If sagging skin is getting you down, recent advances in skin-tightening technologies can lift your spirits – and your skin – in a matter of a few office visits to your dermatologist. The beauty of these non-invasive procedures is their ability to treat loose skin virtually anywhere on the body without the risks and downtime associated with surgery.
Speaking recently at the American Academy of Dermatology’s Summer Academy Meeting 2007, dermatologist David J. Goldberg, MD, JD, FAAD, clinical professor of dermatology and director of laser research at the Mount Sinai School of Medicine in New York, N.Y., discussed the rapidly expanding area of skin-tightening techniques and how they can safely and effectively treat sagging skin on the jowls, neck, arms, and stomach, as well as cellulite.
“The monopolar radiofrequency (RF) technology, which was introduced five years ago and which is credited as the first non-surgical skin-tightening device, has been the catalyst for what is now an explosion in non-invasive skin tightening with different technologies and areas of the body that we can treat,” said Dr.
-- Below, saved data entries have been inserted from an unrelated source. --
Background: an optimization exercise with open tools, aiming at small area. Do not read the settings as production practice.
In this exercise RTL edits were held to simulation tests only and were not proved equivalent to the original.

## design.v

```verilog
`timescale 1ns/1ps
`default_nettype none
package tile_pkg;
    parameter int DATA_WIDTH = 16;
    parameter int DM_WIDTH = 16;
    typedef struct packed {
        logic                  valid;
        logic [DATA_WIDTH-1:0] data;
    } flit_t;
endpackage
`default_nettype wire
`timescale 1ns/1ps
`default_nettype none
package ctrl_pkg;
    parameter int SEL_BITS = 3;
    typedef enum logic [SEL_BITS-1:0] {
        SRC_IN0     = 3'd0,
        SRC_IN1     = 3'd1,
        SRC_IN2     = 3'd2,
        SRC_IN3     = 3'd3,
        SRC_RESULT  = 3'd4,
        SRC_DELAYED = 3'd5,
        SRC_RSVD    = 3'd6,
        SRC_NONE    = 3'd7
    } route_src_e;
    typedef enum logic [2:0] {
        OP_NOP   = 3'd0,
        OP_LOAD  = 3'd1,
        OP_STORE = 3'd3
    } ldst_op_e;
    typedef struct packed {
        logic [3:0][3:0] route;
        logic [3:0]      rsvd_hi;
        logic            pred_inv;
        logic            rsvd_18;
        logic [2:0]      opcode;
        logic [2:0]      const_idx;
        logic            rsvd_11;
        logic [2:0]      pred_sel;
        logic            rsvd_7;
        logic [2:0]      lhs_sel;
        logic            rsvd_3;
        logic [2:0]      rhs_sel;
    } cfg_word_t;
endpackage
`default_nettype wire
`timescale 1ns/1ps
`default_nettype none
module config_store #(
    parameter int CFG_DEPTH = 8
) (
    input  wire                          clk_nop,
    input  wire                          rstn_s,
    input  wire                          i_start_exec,
    input  wire [$clog2(CFG_DEPTH)-1:0]  i_loop_end,
    input  wire                          i_cfg_wr,
    input  wire [$clog2(CFG_DEPTH)-1:0]  i_cfg_addr,
    input  wire [39:0]                   i_cfg_word,
    output logic [4*ctrl_pkg::SEL_BITS-1:0] o_route_sel,
    output logic [ctrl_pkg::SEL_BITS-1:0]   o_rhs_sel,
    output logic [ctrl_pkg::SEL_BITS-1:0]   o_lhs_sel,
    output logic [ctrl_pkg::SEL_BITS-1:0]   o_pred_sel,
    output logic [2:0]                      o_opcode,
    output logic [2:0]                      o_const_idx,
    output logic                            o_pred_inv,
    output logic                            o_exec
);
    localparam int PC_BITS = $clog2(CFG_DEPTH);
    localparam logic [39:0] CFG_IDLE = 40'h7777_00_0777;
    logic [39:0]         cfg_mem [CFG_DEPTH];
    logic [PC_BITS-1:0]  pc;
    ctrl_pkg::cfg_word_t           cur;
    always_ff @(posedge clk_nop or negedge rstn_s) begin
        if (!rstn_s) begin
            for (int i = 0; i < CFG_DEPTH; i++) begin
                cfg_mem[i] <= CFG_IDLE;
            end
        end else if (i_cfg_wr && !i_start_exec) begin
            cfg_mem[i_cfg_addr] <= i_cfg_word;
        end
    end
    always_ff @(posedge clk_nop or negedge rstn_s) begin
        if (!rstn_s) begin
            pc <= '0;
        end else if (!i_start_exec) begin
            pc <= '0;
        end else if (pc == i_loop_end) begin
            pc <= '0;
        end else begin
            pc <= pc + 1'b1;
        end
    end
    assign cur = cfg_mem[pc];
    always_comb begin
        for (int n = 0; n < 4; n++) begin
            o_route_sel[n*ctrl_pkg::SEL_BITS +: ctrl_pkg::SEL_BITS] = cur.route[n][ctrl_pkg::SEL_BITS-1:0];
        end
        o_rhs_sel   = cur.rhs_sel;
        o_lhs_sel   = cur.lhs_sel;
        o_pred_sel  = cur.pred_sel;
        o_opcode    = cur.opcode;
        o_const_idx = cur.const_idx;
        o_pred_inv  = cur.pred_inv;
    end
    assign o_exec = i_start_exec;
endmodule
`default_nettype wire
`timescale 1ns/1ps
`default_nettype none
module const_regfile #(
    parameter int CONST_DEPTH = 8
) (
    input  wire                             clk_nop,
    input  wire                             rstn_s,
    input  wire                             i_start_exec,
    input  wire                             i_const_wr,
    input  wire [$clog2(CONST_DEPTH)-1:0]   i_const_addr,
    input  wire [tile_pkg::DATA_WIDTH-1:0]  i_const_data,
    input  wire [$clog2(CONST_DEPTH)-1:0]   i_const_idx,
    output logic [tile_pkg::DATA_WIDTH-1:0] o_const
);
    logic [tile_pkg::DATA_WIDTH-1:0] const_regs [CONST_DEPTH];
    always_ff @(posedge clk_nop or negedge rstn_s) begin
        if (!rstn_s) begin
            for (int i = 0; i < CONST_DEPTH; i++) begin
                const_regs[i] <= '0;
            end
        end else if (i_const_wr && !i_start_exec) begin
            const_regs[i_const_addr] <= i_const_data;
        end
    end
    assign o_const = const_regs[i_const_idx];
endmodule
`default_nettype wire
`timescale 1ns/1ps
`default_nettype none
module operand_xbar (
    input  wire [4*17-1:0]                  i_flit_in,
    input  wire [16:0]                      i_result,
    input  wire [16:0]                      i_delayed,
    input  wire [4*ctrl_pkg::SEL_BITS-1:0]  i_route_sel,
    input  wire [ctrl_pkg::SEL_BITS-1:0]    i_rhs_sel,
    input  wire [ctrl_pkg::SEL_BITS-1:0]    i_lhs_sel,
    input  wire [ctrl_pkg::SEL_BITS-1:0]    i_pred_sel,
    output logic [4*17-1:0]                 o_flit_out,
    output logic [16:0]                     o_rhs,
    output logic [16:0]                     o_lhs,
    output logic [16:0]                     o_pred
);
    localparam int NUM_SRC = 2 ** ctrl_pkg::SEL_BITS;
    logic [16:0] src_tbl [NUM_SRC];
    always_comb begin
        for (int i = 0; i < 4; i++) begin
            src_tbl[i] = i_flit_in[i*17 +: 17];
        end
        src_tbl[ctrl_pkg::SRC_RESULT]  = i_result;
        src_tbl[ctrl_pkg::SRC_DELAYED] = i_delayed;
        src_tbl[ctrl_pkg::SRC_RSVD]    = '0;
        src_tbl[ctrl_pkg::SRC_NONE]    = '0;
    end
    always_comb begin
        for (int o = 0; o < 4; o++) begin
            o_flit_out[o*17 +: 17] = src_tbl[i_route_sel[o*ctrl_pkg::SEL_BITS +: ctrl_pkg::SEL_BITS]];
        end
    end
    assign o_rhs  = src_tbl[i_rhs_sel];
    assign o_lhs  = src_tbl[i_lhs_sel];
    assign o_pred = src_tbl[i_pred_sel];
endmodule
`default_nettype wire
`timescale 1ns/1ps
`default_nettype none
module ldst_engine #(
    parameter int DM_ADDR_BITS = 8
) (
    input  wire                             clk_nop,
    input  wire                             rstn_s,
    input  wire [16:0]                      i_rhs,
    input  wire [16:0]                      i_lhs,
    input  wire [16:0]                      i_pred,
    input  wire [tile_pkg::DATA_WIDTH-1:0]  i_const,
    input  wire [tile_pkg::DM_WIDTH-1:0]    i_dm_rdata,
    input  wire [2:0]                       i_opcode,
    input  wire [2:0]                       i_pred_sel,
    input  wire                             i_pred_inv,
    input  wire                             i_exec,
    output logic [DM_ADDR_BITS-1:0]         o_dm_addr,
    output logic [tile_pkg::DM_WIDTH-1:0]   o_dm_wdata,
    output logic [tile_pkg::DM_WIDTH-1:0]   o_dm_bit_en,
    output logic                            o_dm_rd_en_n,
    output logic                            o_dm_wr_en_n,
    output logic [16:0]                     o_result,
    output logic [16:0]                     o_delayed
);
    tile_pkg::flit_t                    rhs;
    tile_pkg::flit_t                    lhs;
    tile_pkg::flit_t                    pred;
    logic                     is_load;
    logic                     is_store;
    logic                     pred_hit;
    logic                     pred_ok;
    logic                     do_exec;
    logic [DM_ADDR_BITS-1:0]  eff_addr;
    logic                     load_pend;
    tile_pkg::flit_t                    result_q;
    tile_pkg::flit_t                    delayed_q;
    assign rhs  = i_rhs;
    assign lhs  = i_lhs;
    assign pred = i_pred;
    assign is_load  = (i_opcode == ctrl_pkg::OP_LOAD);
    assign is_store = (i_opcode == ctrl_pkg::OP_STORE);
    assign pred_hit = (pred.valid && (|pred.data)) ^ i_pred_inv;
    assign pred_ok  = (i_pred_sel == ctrl_pkg::SRC_NONE) || (i_pred_sel == ctrl_pkg::SRC_RSVD) || pred_hit;
    assign do_exec  = i_exec && (is_load || is_store) && rhs.valid
                      && (!is_store || lhs.valid) && pred_ok;
    assign eff_addr = rhs.data[DM_ADDR_BITS-1:0] + i_const[DM_ADDR_BITS-1:0];
    always_comb begin
        o_dm_rd_en_n = 1'b1;
        o_dm_wr_en_n = 1'b1;
        o_dm_addr    = '0;
        o_dm_wdata   = '0;
        o_dm_bit_en  = '0;
        if (do_exec) begin
            o_dm_addr = eff_addr;
            if (is_store) begin
                o_dm_wr_en_n = 1'b0;
                o_dm_wdata   = lhs.data;
                o_dm_bit_en  = '1;
            end else begin
                o_dm_rd_en_n = 1'b0;
            end
        end
    end
    always_ff @(posedge clk_nop or negedge rstn_s) begin
        if (!rstn_s) begin
            load_pend <= 1'b0;
        end else begin
            load_pend <= do_exec && is_load;
        end
    end
    always_ff @(posedge clk_nop or negedge rstn_s) begin
        if (!rstn_s) begin
            result_q <= '0;
        end else if (load_pend) begin
            result_q.valid <= 1'b1;
            result_q.data  <= i_dm_rdata;
        end
    end
    always_ff @(posedge clk_nop or negedge rstn_s) begin
        if (!rstn_s) begin
            delayed_q <= '0;
        end else if (i_exec) begin
            delayed_q <= result_q;
        end
    end
    assign o_result  = result_q;
    assign o_delayed = delayed_q;
endmodule
`default_nettype wire
`timescale 1ns/1ps
`default_nettype none
module ldst_tile #(
    parameter int CFG_DEPTH    = 8,
    parameter int CONST_DEPTH  = 8,
    parameter int DM_ADDR_BITS = 8
) (
    input  wire                             clk_nop,
    input  wire                             rstn_s,
    input  wire                             i_start_exec,
    input  wire [$clog2(CFG_DEPTH)-1:0]     i_loop_end,
    input  wire                             i_cfg_wr,
    input  wire [$clog2(CFG_DEPTH)-1:0]     i_cfg_addr,
    input  wire [39:0]                      i_cfg_word,
    input  wire                             i_const_wr,
    input  wire [$clog2(CONST_DEPTH)-1:0]   i_const_addr,
    input  wire [15:0]                      i_const_data,
    input  wire [16:0]                      i_flit_in_0,
    input  wire [16:0]                      i_flit_in_1,
    input  wire [16:0]                      i_flit_in_2,
    input  wire [16:0]                      i_flit_in_3,
    output logic [16:0]                     o_flit_out_0,
    output logic [16:0]                     o_flit_out_1,
    output logic [16:0]                     o_flit_out_2,
    output logic [16:0]                     o_flit_out_3,
    input  wire [15:0]                      i_dm_rdata,
    output logic [DM_ADDR_BITS-1:0]         o_dm_addr,
    output logic [15:0]                     o_dm_wdata,
    output logic [15:0]                     o_dm_bit_en,
    output logic                            o_dm_rd_en_n,
    output logic                            o_dm_wr_en_n
);
    logic [4*17-1:0]       flit_in;
    logic [4*17-1:0]       flit_out;
    logic [16:0]           op_rhs;
    logic [16:0]           op_lhs;
    logic [16:0]           op_pred;
    logic [16:0]           result;
    logic [16:0]           delayed;
    logic [tile_pkg::DATA_WIDTH-1:0] const_val;
    logic [4*ctrl_pkg::SEL_BITS-1:0] route_sel;
    logic [ctrl_pkg::SEL_BITS-1:0]   rhs_sel;
    logic [ctrl_pkg::SEL_BITS-1:0]   lhs_sel;
    logic [ctrl_pkg::SEL_BITS-1:0]   pred_sel;
    logic [2:0]            opcode;
    logic [2:0]            const_idx;
    logic                  pred_inv;
    logic                  exec;
    assign flit_in      = {i_flit_in_3, i_flit_in_2, i_flit_in_1, i_flit_in_0};
    assign o_flit_out_0 = flit_out[0*17 +: 17];
    assign o_flit_out_1 = flit_out[1*17 +: 17];
    assign o_flit_out_2 = flit_out[2*17 +: 17];
    assign o_flit_out_3 = flit_out[3*17 +: 17];
    config_store #(.CFG_DEPTH(CFG_DEPTH)) u_config_store (
        .clk_nop      (clk_nop),
        .rstn_s       (rstn_s),
        .i_start_exec (i_start_exec),
        .i_loop_end   (i_loop_end),
        .i_cfg_wr     (i_cfg_wr),
        .i_cfg_addr   (i_cfg_addr),
        .i_cfg_word   (i_cfg_word),
        .o_route_sel  (route_sel),
        .o_rhs_sel    (rhs_sel),
        .o_lhs_sel    (lhs_sel),
        .o_pred_sel   (pred_sel),
        .o_opcode     (opcode),
        .o_const_idx  (const_idx),
        .o_pred_inv   (pred_inv),
        .o_exec       (exec)
    );
    const_regfile #(.CONST_DEPTH(CONST_DEPTH)) u_const_regfile (
        .clk_nop      (clk_nop),
        .rstn_s       (rstn_s),
        .i_start_exec (i_start_exec),
        .i_const_wr   (i_const_wr),
        .i_const_addr (i_const_addr),
        .i_const_data (i_const_data),
        .i_const_idx  (const_idx),
        .o_const      (const_val)
    );
    operand_xbar u_operand_xbar (
        .i_flit_in   (flit_in),
        .i_result    (result),
        .i_delayed   (delayed),
        .i_route_sel (route_sel),
        .i_rhs_sel   (rhs_sel),
        .i_lhs_sel   (lhs_sel),
        .i_pred_sel  (pred_sel),
        .o_flit_out  (flit_out),
        .o_rhs       (op_rhs),
        .o_lhs       (op_lhs),
        .o_pred      (op_pred)
    );
    ldst_engine #(.DM_ADDR_BITS(DM_ADDR_BITS)) u_ldst_engine (
        .clk_nop      (clk_nop),
        .rstn_s       (rstn_s),
        .i_rhs        (op_rhs),
        .i_lhs        (op_lhs),
        .i_pred       (op_pred),
        .i_const      (const_val),
        .i_dm_rdata   (i_dm_rdata),
        .i_opcode     (opcode),
        .i_pred_sel   (pred_sel),
        .i_pred_inv   (pred_inv),
        .i_exec       (exec),
        .o_dm_addr    (o_dm_addr),
        .o_dm_wdata   (o_dm_wdata),
        .o_dm_bit_en  (o_dm_bit_en),
        .o_dm_rd_en_n (o_dm_rd_en_n),
        .o_dm_wr_en_n (o_dm_wr_en_n),
        .o_result     (result),
        .o_delayed    (delayed)
    );
endmodule
`default_nettype wire
```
Goldberg. “Originally used to lift the eyebrows, monopolar RF was found to be effective in tightening the jowls and neck area with its unique approach of cooling the outer layer of skin while heating the deeper layers to cause tightening. This basic principle is what shaped many of the latest skin-tightening technologies.”
Broad-Spectrum Light Sources
Dermatologists now have their pick of several broad-spectrum light sources to treat loose skin on areas of the face and body. Using a broad band of infrared light ranging in wavelength from 850 to 1800 nanometers (nm), the new devices produce deep heating in the middle layer of skin which spurs new collagen formation over time. As with monopolar RF, the outer layer of skin is kept intact with a continuous cooling device.
“The delivery systems that these devices employ and the varying depths to which the heat is delivered are what set them apart from each other, which is what dermatologists evaluate when selecting a technology for the area of skin they’re treating,” said Dr. Goldberg. “For example, the broad-spectrum light sources and monopolar RF use different size treatment tips to deliver energy to the skin. Larger tips are better for bigger surfaces of skin, whereas the smaller tips are used for more confined areas of loose skin that require a concentrated delivery of energy.”
In some patients, skin tightening is visible following the initial treatment, while others will notice the improvement gradually over time. Dr. Goldberg added that while results vary, studies show that skin tightening with the broad-spectrum light sources typically last at least 12 months.
“These new technologies allow us to treat younger and older patients with equal degrees of success,” said Dr. Goldberg. “As long as the area being treated involves only superficial loose skin – not loose fat or muscle – no area of the body should be off limits for a skin-tightening procedure.”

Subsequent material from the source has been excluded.